<file path="config.mk">
export PLATFORM = sky130hd
export DESIGN_NAME = utf16_to_utf8_transcoder
export DESIGN_NICKNAME = d
export VERILOG_FILES = /design/src/rtl/core/u2u8_pkg.sv /design/src/rtl/core/u2u8_front.sv /design/src/rtl/core/u2u8_queue.sv /design/src/rtl/core/u2u8_back.sv /design/src/rtl/core/utf16_to_utf8_transcoder.sv
export VERILOG_INCLUDE_DIRS = /design/src /design/src/rtl/core
export SDC_FILE = /design/constraint.sdc
export NUM_CORES = 1
export LEC_CHECK = 0
export BUFFER_PORTS_ARGS = -buffer_cell sky130_fd_sc_hd__buf_2
export CORE_MARGIN = 2
export CORE_UTILIZATION = 45
export CTS_CLUSTER_SIZE = 10
export DETAILED_ROUTE_END_ITERATION = 7
export GPL_TIMING_DRIVEN = 0
export SLEW_MARGIN = 30
export SYNTH_ARGS = -nofsm -noshare
export SYNTH_HDL_FRONTEND = slang
export SYNTH_SLANG_ARGS = --single-unit
</file>
<file path="constraint.sdc">
create_clock -name clk -period 8.45 [get_ports clk]
set_input_delay 1.2675 -clock clk [delete_from_list [all_inputs] [get_ports clk]]
set_output_delay 1.2675 -clock clk [all_outputs]
set_load 0.05 [all_outputs]
</file>
<file path="src/rtl/core/utf16_to_utf8_transcoder_macros.svh">
// Assertion helpers for the transcoder. Each use expands to one labelled
// concurrent assertion, sampled on clk and quiet while rst_n is low.
`ifndef UTF16_TO_UTF8_TRANSCODER_MACROS_SVH
`define UTF16_TO_UTF8_TRANSCODER_MACROS_SVH

// Same-cycle implication.
`define U2U8_ASSERT_NOW(label, ante, cons) \
  label: assert property (@(posedge clk) disable iff (!rst_n) (ante) |-> (cons)) \
    else $error("transcoder check failed (same cycle)");

// Next-cycle implication.
`define U2U8_ASSERT_NEXT(label, ante, cons) \
  label: assert property (@(posedge clk) disable iff (!rst_n) (ante) |=> (cons)) \
    else $error("transcoder check failed (next cycle)");

`endif

</file>
<file path="src/rtl/core/u2u8_pkg.sv">
`default_nettype none

package u2u8_pkg;

  localparam int unsigned MAX_BYTES = 6;

  localparam logic [15:0] SURR_LEAD_LO  = 16'hD800;
  localparam logic [15:0] SURR_LEAD_HI  = 16'hDBFF;
  localparam logic [15:0] SURR_TRAIL_LO = 16'hDC00;
  localparam logic [15:0] SURR_TRAIL_HI = 16'hDFFF;

  localparam logic [20:0] CP_SUPP_BASE  = 21'h10000;
  localparam logic [20:0] CP_LIMIT_1B   = 21'h00080;
  localparam logic [20:0] CP_LIMIT_2B   = 21'h00800;
  localparam logic [20:0] CP_LIMIT_3B   = 21'h10000;

  localparam logic [7:0] LEAD_2B_MARK   = 8'hC0;
  localparam logic [7:0] LEAD_3B_MARK   = 8'hE0;
  localparam logic [7:0] LEAD_4B_MARK   = 8'hF0;
  localparam logic [7:0] CONT_MARK      = 8'h80;

  // U+FFFD, first byte in slot 0
  localparam logic [2:0][7:0] REPL_BYTES = {8'hBD, 8'hBF, 8'hEF};

  // One code point's worth of bytes, slot 0 first.
  typedef struct packed {
    logic [3:0][7:0] bytes;
    logic [2:0]      len;
  } enc_t;

  // Everything one request emits, slot 0 first.
  typedef struct packed {
    logic [MAX_BYTES-1:0][7:0] bytes;
    logic [2:0]                len;
  } job_t;

  function automatic enc_t encode_cp(input logic [20:0] cp);
    enc_t e;
    e = '0;
    if (cp < CP_LIMIT_1B) begin
      e.bytes[0] = cp[7:0];
      e.len      = 3'd1;
    end else if (cp < CP_LIMIT_2B) begin
      e.bytes[0] = LEAD_2B_MARK | {3'b000, cp[10:6]};
      e.bytes[1] = CONT_MARK | {2'b00, cp[5:0]};
      e.len      = 3'd2;
    end else if (cp < CP_LIMIT_3B) begin
      e.bytes[0] = LEAD_3B_MARK | {4'b0000, cp[15:12]};
      e.bytes[1] = CONT_MARK | {2'b00, cp[11:6]};
      e.bytes[2] = CONT_MARK | {2'b00, cp[5:0]};
      e.len      = 3'd3;
    end else begin
      e.bytes[0] = LEAD_4B_MARK | {5'b00000, cp[20:18]};
      e.bytes[1] = CONT_MARK | {2'b00, cp[17:12]};
      e.bytes[2] = CONT_MARK | {2'b00, cp[11:6]};
      e.bytes[3] = CONT_MARK | {2'b00, cp[5:0]};
      e.len      = 3'd4;
    end
    return e;
  endfunction

  function automatic enc_t encode_repl();
    enc_t e;
    e = '0;
    e.bytes[2:0] = REPL_BYTES;
    e.len        = 3'd3;
    return e;
  endfunction

endpackage

`default_nettype wire

</file>
<file path="src/rtl/core/u2u8_front.sv">
`default_nettype none

module u2u8_front
  import u2u8_pkg::*;
(
  input  wire logic        clk,
  input  wire logic        rst_n,
  input  wire logic        in_tvalid,
  output logic             in_tready,
  input  wire logic [15:0] in_tdata,   // [15:0] code_unit
  input  wire logic        in_tlast,   // end_of_text
  output logic             push_valid,
  input  wire logic        push_ready,
  output job_t             push_job,
  output logic             lead_pending
);

  logic       lead_pending_r, lead_pending_nxt;
  logic [9:0] lead_bits_r, lead_bits_nxt;

  logic is_lead, is_trail, pair, prefix, accept;
  enc_t main_enc;
  job_t job;

  always_comb begin
    is_lead  = in_tdata inside {[SURR_LEAD_LO:SURR_LEAD_HI]};
    is_trail = in_tdata inside {[SURR_TRAIL_LO:SURR_TRAIL_HI]};
    pair     = lead_pending_r && is_trail;
    prefix   = lead_pending_r && !is_trail;

    if (pair) begin
      main_enc = encode_cp(CP_SUPP_BASE + {1'b0, lead_bits_r, in_tdata[9:0]});
    end else if (is_lead) begin
      // a lead on the final unit can never be paired
      main_enc = in_tlast ? encode_repl() : '0;
    end else if (is_trail) begin
      main_enc = encode_repl();
    end else begin
      main_enc = encode_cp({5'b00000, in_tdata});
    end

    job = '0;
    if (prefix) begin
      // flush the stale lead first, then the new unit on its own
      job.bytes[2:0] = REPL_BYTES;
      job.bytes[5:3] = main_enc.bytes[2:0];
      job.len        = 3'd3 + main_enc.len;
    end else begin
      job.bytes[3:0] = main_enc.bytes;
      job.len        = main_enc.len;
    end
  end

  assign in_tready  = push_ready;
  assign accept     = in_tvalid && push_ready;
  assign push_valid = in_tvalid && (job.len != 3'd0);
  assign push_job   = job;
  assign lead_pending = lead_pending_r;

  always_comb begin
    lead_pending_nxt = lead_pending_r;
    lead_bits_nxt    = lead_bits_r;
    if (accept) begin
      lead_pending_nxt = is_lead && !in_tlast;
      lead_bits_nxt    = (is_lead && !in_tlast) ? in_tdata[9:0] : 10'd0;
    end
  end

  always_ff @(posedge clk) begin
    if (!rst_n) begin
      lead_pending_r <= 1'b0;
      lead_bits_r    <= 10'd0;
    end else begin
      lead_pending_r <= lead_pending_nxt;
      lead_bits_r    <= lead_bits_nxt;
    end
  end

endmodule

`default_nettype wire

</file>
<file path="src/rtl/core/u2u8_queue.sv">
`default_nettype none

module u2u8_queue
  import u2u8_pkg::*;
#(
  parameter int unsigned DEPTH = 2
) (
  input  wire logic clk,
  input  wire logic rst_n,
  input  wire logic push_valid,
  output logic      push_ready,
  input  wire job_t push_job,
  output logic      pop_valid,
  input  wire logic pop_ready,
  output job_t      pop_job
);

  localparam int unsigned PTR_W = (DEPTH > 1) ? $clog2(DEPTH) : 1;
  localparam int unsigned CNT_W = $clog2(DEPTH + 1);
  localparam logic [PTR_W-1:0] LAST_PTR = PTR_W'(DEPTH - 1);
  localparam logic [CNT_W-1:0] FULL_CNT = CNT_W'(DEPTH);

  job_t mem [DEPTH];

  logic [PTR_W-1:0] wr_ptr_r, wr_ptr_nxt, rd_ptr_r, rd_ptr_nxt;
  logic [CNT_W-1:0] count_r, count_nxt;
  logic             do_push, do_pop;

  assign push_ready = (count_r != FULL_CNT);
  assign pop_valid  = (count_r != '0);
  assign pop_job    = mem[rd_ptr_r];
  assign do_push    = push_valid && push_ready;
  assign do_pop     = pop_valid && pop_ready;

  always_comb begin
    wr_ptr_nxt = wr_ptr_r;
    rd_ptr_nxt = rd_ptr_r;
    count_nxt  = count_r;
    if (do_push) begin
      wr_ptr_nxt = (wr_ptr_r == LAST_PTR) ? '0 : wr_ptr_r + 1'b1;
    end
    if (do_pop) begin
      rd_ptr_nxt = (rd_ptr_r == LAST_PTR) ? '0 : rd_ptr_r + 1'b1;
    end
    if (do_push && !do_pop) begin
      count_nxt = count_r + 1'b1;
    end else if (do_pop && !do_push) begin
      count_nxt = count_r - 1'b1;
    end
  end

  always_ff @(posedge clk) begin
    if (do_push) begin
      mem[wr_ptr_r] <= push_job;
    end
  end

  always_ff @(posedge clk) begin
    if (!rst_n) begin
      wr_ptr_r <= '0;
      rd_ptr_r <= '0;
      count_r  <= '0;
    end else begin
      wr_ptr_r <= wr_ptr_nxt;
      rd_ptr_r <= rd_ptr_nxt;
      count_r  <= count_nxt;
    end
  end

endmodule

`default_nettype wire

</file>
<file path="src/rtl/core/u2u8_back.sv">
`default_nettype none

module u2u8_back
  import u2u8_pkg::*;
(
  input  wire logic       clk,
  input  wire logic       rst_n,
  input  wire logic       pop_valid,
  output logic            pop_ready,
  input  wire job_t       pop_job,
  output logic            out_tvalid,
  input  wire logic       out_tready,
  output logic [7:0]      out_tdata,   // [7:0] out_byte
  output logic            out_tlast    // run_last
);

  logic       out_valid_r, out_valid_nxt;
  logic [7:0] out_byte_r;
  logic       out_last_r;
  logic [2:0] idx_r, idx_nxt;
  logic       load, last_byte;

  // advance when the output slot is free or being taken this cycle
  assign load      = pop_valid && (!out_valid_r || out_tready);
  assign last_byte = (idx_r == pop_job.len - 3'd1);
  assign pop_ready = load && last_byte;

  always_comb begin
    out_valid_nxt = out_valid_r;
    idx_nxt       = idx_r;
    if (load) begin
      out_valid_nxt = 1'b1;
      idx_nxt       = last_byte ? 3'd0 : idx_r + 3'd1;
    end else if (out_tready) begin
      out_valid_nxt = 1'b0;
    end
  end

  always_ff @(posedge clk) begin
    if (!rst_n) begin
      out_valid_r <= 1'b0;
      idx_r       <= 3'd0;
    end else begin
      out_valid_r <= out_valid_nxt;
      idx_r       <= idx_nxt;
    end
  end

  always_ff @(posedge clk) begin
    if (load) begin
      out_byte_r <= pop_job.bytes[idx_r];
      out_last_r <= last_byte;
    end
  end

  assign out_tvalid = out_valid_r;
  assign out_tdata  = out_byte_r;
  assign out_tlast  = out_last_r;

endmodule

`default_nettype wire

</file>
<file path="src/rtl/core/utf16_to_utf8_transcoder.sv">
// UTF-16 to UTF-8 transcoder. Feed one UTF-16 code unit per request on the
// in_ stream (tlast marks the final unit of the text); UTF-8 bytes leave one
// per request on the out_ stream, with tlast set on the last byte that an
// input unit causes. A leading surrogate is held and yields nothing until
// the next unit: a trailing surrogate completes it into a 4-byte sequence,
// anything else flushes it as EF BF BD and is then handled on its own. Lone
// surrogates, and a lead on the final unit, become EF BF BD. Rate: the
// output byte register issues at most one byte per cycle, and a unit yields
// 0 to 6 bytes (typically 1 to 4, 4 for a surrogate pair); the front end
// takes one unit per cycle while the job queue (QUEUE_DEPTH entries) has
// room. An input unit passes through the job queue and then the output
// byte register before its first byte appears.
`default_nettype none

`include "utf16_to_utf8_transcoder_macros.svh"

module utf16_to_utf8_transcoder
  import u2u8_pkg::*;
#(
  parameter int unsigned QUEUE_DEPTH = 2   // job queue entries, 2 to 16
) (
  input  wire logic        clk,
  input  wire logic        rst_n,
  // input stream
  input  wire logic        in_tvalid,
  output logic             in_tready,
  input  wire logic [15:0] in_tdata,   // [15:0] code_unit
  input  wire logic        in_tlast,   // end_of_text
  // output stream
  output logic             out_tvalid,
  input  wire logic        out_tready,
  output logic [7:0]       out_tdata,  // [7:0] out_byte
  output logic             out_tlast   // run_last
);

  // front end to queue
  logic q_push_valid, q_push_ready;
  job_t q_push_job;
  // queue to back end
  logic q_pop_valid, q_pop_ready;
  job_t q_pop_job;
  logic lead_pending;

  // Classify each unit, track the held lead and build the byte job.
  u2u8_front u_front (
    .clk          (clk),
    .rst_n        (rst_n),
    .in_tvalid    (in_tvalid),
    .in_tready    (in_tready),
    .in_tdata     (in_tdata),
    .in_tlast     (in_tlast),
    .push_valid   (q_push_valid),
    .push_ready   (q_push_ready),
    .push_job     (q_push_job),
    .lead_pending (lead_pending)
  );

  // Decouple the two halves so a stalled sink does not stop classification
  // until the queue fills.
  u2u8_queue #(
    .DEPTH (QUEUE_DEPTH)
  ) u_queue (
    .clk        (clk),
    .rst_n      (rst_n),
    .push_valid (q_push_valid),
    .push_ready (q_push_ready),
    .push_job   (q_push_job),
    .pop_valid  (q_pop_valid),
    .pop_ready  (q_pop_ready),
    .pop_job    (q_pop_job)
  );

  // Walk each job one byte per cycle into the output register while the output is free or being taken.
  u2u8_back u_back (
    .clk        (clk),
    .rst_n      (rst_n),
    .pop_valid  (q_pop_valid),
    .pop_ready  (q_pop_ready),
    .pop_job    (q_pop_job),
    .out_tvalid (out_tvalid),
    .out_tready (out_tready),
    .out_tdata  (out_tdata),
    .out_tlast  (out_tlast)
  );

  // Jobs that reach the queue always carry between one and six bytes.
  `U2U8_ASSERT_NOW(a_job_len, q_push_valid, (q_push_job.len != 3'd0) && (q_push_job.len <= 3'd6))
  // The final unit of a text never leaves a lead held.
  `U2U8_ASSERT_NEXT(a_eot_clears_lead, in_tvalid && in_tready && in_tlast, !lead_pending)
  // Retiring a job always loads its last byte into the output register.
  `U2U8_ASSERT_NEXT(a_pop_marks_last, q_pop_valid && q_pop_ready, out_tvalid && out_tlast)

endmodule

`default_nettype wire

</file>
==> results.txt, run 1 <==
The largest incremental delay on the critical path came out at 0.51 ns. The routability congestion estimate from global placement is 0.937. The post-cts sizing count came out at 0.

Detailed routing inserted a total of 4328 vias. The synthesized design contains 123 register bits. The via count of the first global-routing pass was 4287. The worst setup path is captured at a register.

For the final routed database, the setup TNS stands at 0 ns. The leakage power came out at 2.36 nW. The first-pass GRT wire length came out at 25500 um.

The met3 usage came out at 5.99%. The number of setup buffers added after CTS is 0. The most used flip-flop cell after synthesis is sky130_fd_sc_hd__edfxtp_1. After floorplanning, the core was divided into 42 placement rows. In this design, the largest share of critical-path delay is due to buffers and inverters. The met1 global-route usage came out at 32.5%. In this run the worst hold path is classified as reg2reg. The run finished with clean final reports.

The initial core utilization came out at 46.0%. The max-slew violation total from the final report came out at 0. The largest individual stage delay along the critical path comes from the cell sky130_fd_sc_hd__clkbuf_1. Setup slack closes at 3.47 ns. The power density over the cells is 280 mW/mm^2.

The width of the die came out at 120 um. Setup repair after global routing left no endpoint under its margin. The total routed wirelength is 16400 um. The fraction of layout cells with a size suffix above 1 is 17.2%. Timing would allow up to 0.201 GHz. The data required time at the worst endpoint came out at 8.58 ns. The average routed wire per standard cell came out at 22.3 um. Detailed placement ended at an HPWL of 11700 um. The sort of element at the start of the critical path is an input pin. Yosys printed 0 warnings.

The number of antenna violations at the first check in global routing was 0. The antenna diode count came out at 0. The number of search-and-repair iterations in the first detailed-routing pass is 5. The DRC violation total after the first TritonRoute iteration is 429. The cts-stage hold buffer count is 0. The signal on the critical path passes through buf_2 -> nand3_1 -> nor4_1 -> clkbuf_1 -> clkbuf_1 -> nor2_1 -> o21ai_0 -> ha_1 -> o32ai_1 -> a21oi_2 -> a41oi_1 -> nor2b_4 -> buf_16 -> buf_16.

Compared with the post-synthesis result, the final layout area differs by 16.1%. The overall die area is 0.0145 mm^2. The worst slack after detailed placement came out at 3.08 ns. The tool flagged a number of max-cap violations equal to 0. The final core utilization is 53.4%. The number of nets in the finished design is 573. 32 I/O pins were placed. The global routing stage identified its most utilized layer as met2.

The critical path contains buffers and inverters numbering 5 combined. The final routed DRC violation total is 0. TritonCTS built the clock tree. The final-report setup violation count is 0. The number of flops mapped to enable cells by yosys came out at 103. The clock input transition at the sequential cells of the worst setup and hold paths came out at 0.06 ns.

The share of synthesized flip-flops with an asynchronous set or reset is 0%. Counting every sink on the clock net gives 123. The share of the cycle needed by the critical path after routing came out at 58.9%. The clock passes through at most 2 buffers. The number of cells produced by synthesis is 503. The port buffer count is 23. The synthesized cell area came out at 0.00609 mm^2. The root buffer cell chosen for the clock tree is sky130_fd_sc_hd__clkbuf_16.

The maximum vdd drop is 0.000134 V. The count of distinct cell types in the synthesized netlist is 64. The floorplan core area is 0.0132 mm^2. The max-slew headroom at the worst pin is 44.2%.

The post-route total power came out at 0.00198 W. At the pin with the least slew margin, the transition time is 0.829 ns. Leaving out fill and tap cells, the most frequent cell in the layout is sky130_fd_sc_hd__edfxtp_1. The count of nets left with antenna violations after detail routing came out at 0. The post-synthesis net count came out at 529. The pin count of the biggest net entering global routing is 48. In the layout the commonest cells are sky130_fd_sc_hd__edfxtp_1 (103), sky130_fd_sc_hd__nor2_1 (45), sky130_fd_sc_hd__nand2_1 (41), sky130_fd_sc_hd__buf_2 (30), sky130_fd_sc_hd__clkbuf_1 (28). For this run, global-route usage on met2 was measured as 38.4%. The clock buffer count from CTS came out at 17.

The largest fanout of any net on the critical path came out at 19. The total global routing overflow is 0. The shortest clock period the worst path allows after layout came out at 4.98 ns. On the final layout, the worst clock skew is 0.00796 ns.

In this run the number of H-tree levels came out at 4. The number of vias per cell after detailed routing is 5.90. Dividing the synthesized area by the synthesized cell count gives 12.1 um^2. The clock latency on the worst-skew pair came out at 0.42 ns. The share of the Yosys chip area taken by registers is 57.4%.

The final number of hold-violating endpoints came out at 0. The worst setup path is of the in2reg kind. The overall die height is 120 um. Global routing used 24.3% of the available tracks across all layers. The data arrival time of the worst path came out at 5.10 ns.
-- stage by stage --
stage	std cells	cell area, um^2	hold slack (ns)
after floorplan	503	6090	0.444
after global placement	702	6430	0.468
after detailed placement	704	6490	0.471
after CTS	734	7070	0.479
after global routing	734	7070	0.509
final	734	7070	0.479
-- layer usage --
layer / wire length (um) / vias up / part of all wire [%]
met5: 0 / - / 0
met4: 497 / 0 / 3.0
met3: 1110 / 39 / 6.8
met2: 7730 / 169 / 47
met1: 7060 / 2114 / 43
li1: - / 2006 / -
-- logic make-up (layout without fill, tap and decap cells) --
logic type      after synthesis  after routing  share of synthesized area [%]
buf+inv                      53            108                           3.47
compound gates              124            124                           14.1
xor+xnor                      8              8                           1.15
simple gates                155            155                           12.9
fa+ha+maj                     5              5                           1.03
flops                       123            123                           57.4
mux                          35             35                           10.1
-- cells in the mapped netlist, types with 2 or more instances --
cell	instances	area share, %
sky130_fd_sc_hd__and2_1	9	0.92
sky130_fd_sc_hd__o21ai_1	3	0.25
sky130_fd_sc_hd__nand2_1	41	2.5
sky130_fd_sc_hd__nand2b_1	7	0.72
sky130_fd_sc_hd__a21oi_1	19	1.6
sky130_fd_sc_hd__ha_1	5	1.0
sky130_fd_sc_hd__mux4_2	21	7.8
sky130_fd_sc_hd__xor2_1	3	0.43
sky130_fd_sc_hd__o211ai_1	3	0.37
sky130_fd_sc_hd__clkbuf_1	28	1.7
sky130_fd_sc_hd__inv_1	15	0.92
sky130_fd_sc_hd__nor4_1	4	0.41
sky130_fd_sc_hd__or2_1	3	0.31
sky130_fd_sc_hd__o21ai_0	22	1.8
sky130_fd_sc_hd__nor4_4	2	0.70
sky130_fd_sc_hd__a221oi_1	6	0.86
sky130_fd_sc_hd__nand3_1	18	1.5
sky130_fd_sc_hd__a2bb2oi_1	3	0.43
sky130_fd_sc_hd__a31oi_1	3	0.31
sky130_fd_sc_hd__a22o_1	2	0.29
sky130_fd_sc_hd__dfxtp_1	20	6.6
sky130_fd_sc_hd__a221o_1	3	0.49
sky130_fd_sc_hd__buf_2	7	0.58
sky130_fd_sc_hd__o31ai_1	9	1.1
sky130_fd_sc_hd__or3_1	2	0.21
sky130_fd_sc_hd__o221ai_1	4	0.58
sky130_fd_sc_hd__a21boi_0	5	0.62
sky130_fd_sc_hd__o22ai_1	9	0.92
sky130_fd_sc_hd__a21boi_1	9	1.1
sky130_fd_sc_hd__nor3_1	9	0.74
sky130_fd_sc_hd__edfxtp_1	103	51
sky130_fd_sc_hd__xnor2_1	5	0.72
sky130_fd_sc_hd__o21a_1	8	0.99
sky130_fd_sc_hd__a21o_1	3	0.37
sky130_fd_sc_hd__nor2b_1	5	0.51
sky130_fd_sc_hd__nor2_1	45	2.8
sky130_fd_sc_hd__mux2i_1	13	2.1
-- final timing paths --
path                                             start                endpoint  slack [ns]  cells after the start
worst max register to register  u_front.lead_bits_r[7]      u_queue.mem[0][15]        4.42                     12
worst min-delay path            u_front.lead_bits_r[5]  u_front.lead_bits_r[5]        0.48                      2
worst max-delay path                      in_tdata[15]      u_queue.mem[0][15]        3.47                     14
worst min register to register  u_front.lead_bits_r[5]  u_front.lead_bits_r[5]        0.48                      2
◇ ◇ ◇ ◇
__EXERCISE GOAL__: Would you print, exactly as written, every line above from the one holding "logic q_pop_valid, q_pop_ready;" through the one holding "the output register.", with both included and no other lines?

__SOLUTION TO THIS TASK__:
  logic q_pop_valid, q_pop_ready;
  job_t q_pop_job;
  logic lead_pending;

  // Classify each unit, track the held lead and build the byte job.
  u2u8_front u_front (
    .clk          (clk),
    .rst_n        (rst_n),
    .in_tvalid    (in_tvalid),
    .in_tready    (in_tready),
    .in_tdata     (in_tdata),
    .in_tlast     (in_tlast),
    .push_valid   (q_push_valid),
    .push_ready   (q_push_ready),
    .push_job     (q_push_job),
    .lead_pending (lead_pending)
  );

  // Decouple the two halves so a stalled sink does not stop classification
  // until the queue fills.
  u2u8_queue #(
    .DEPTH (QUEUE_DEPTH)
  ) u_queue (
    .clk        (clk),
    .rst_n      (rst_n),
    .push_valid (q_push_valid),
    .push_ready (q_push_ready),
    .push_job   (q_push_job),
    .pop_valid  (q_pop_valid),
    .pop_ready  (q_pop_ready),
    .pop_job    (q_pop_job)
  );

  // Walk each job one byte per cycle into the output register while the output is free or being taken.
  u2u8_back u_back (
    .clk        (clk),
    .rst_n      (rst_n),
    .pop_valid  (q_pop_valid),
    .pop_ready  (q_pop_ready),
    .pop_job    (q_pop_job),
    .out_tvalid (out_tvalid),
    .out_tready (out_tready),
    .out_tdata  (out_tdata),
    .out_tlast  (out_tlast)
  );

  // Jobs that reach the queue always carry between one and six bytes.
  `U2U8_ASSERT_NOW(a_job_len, q_push_valid, (q_push_job.len != 3'd0) && (q_push_job.len <= 3'd6))
  // The final unit of a text never leaves a lead held.
  `U2U8_ASSERT_NEXT(a_eot_clears_lead, in_tvalid && in_tready && in_tlast, !lead_pending)
  // Retiring a job always loads its last byte into the output register.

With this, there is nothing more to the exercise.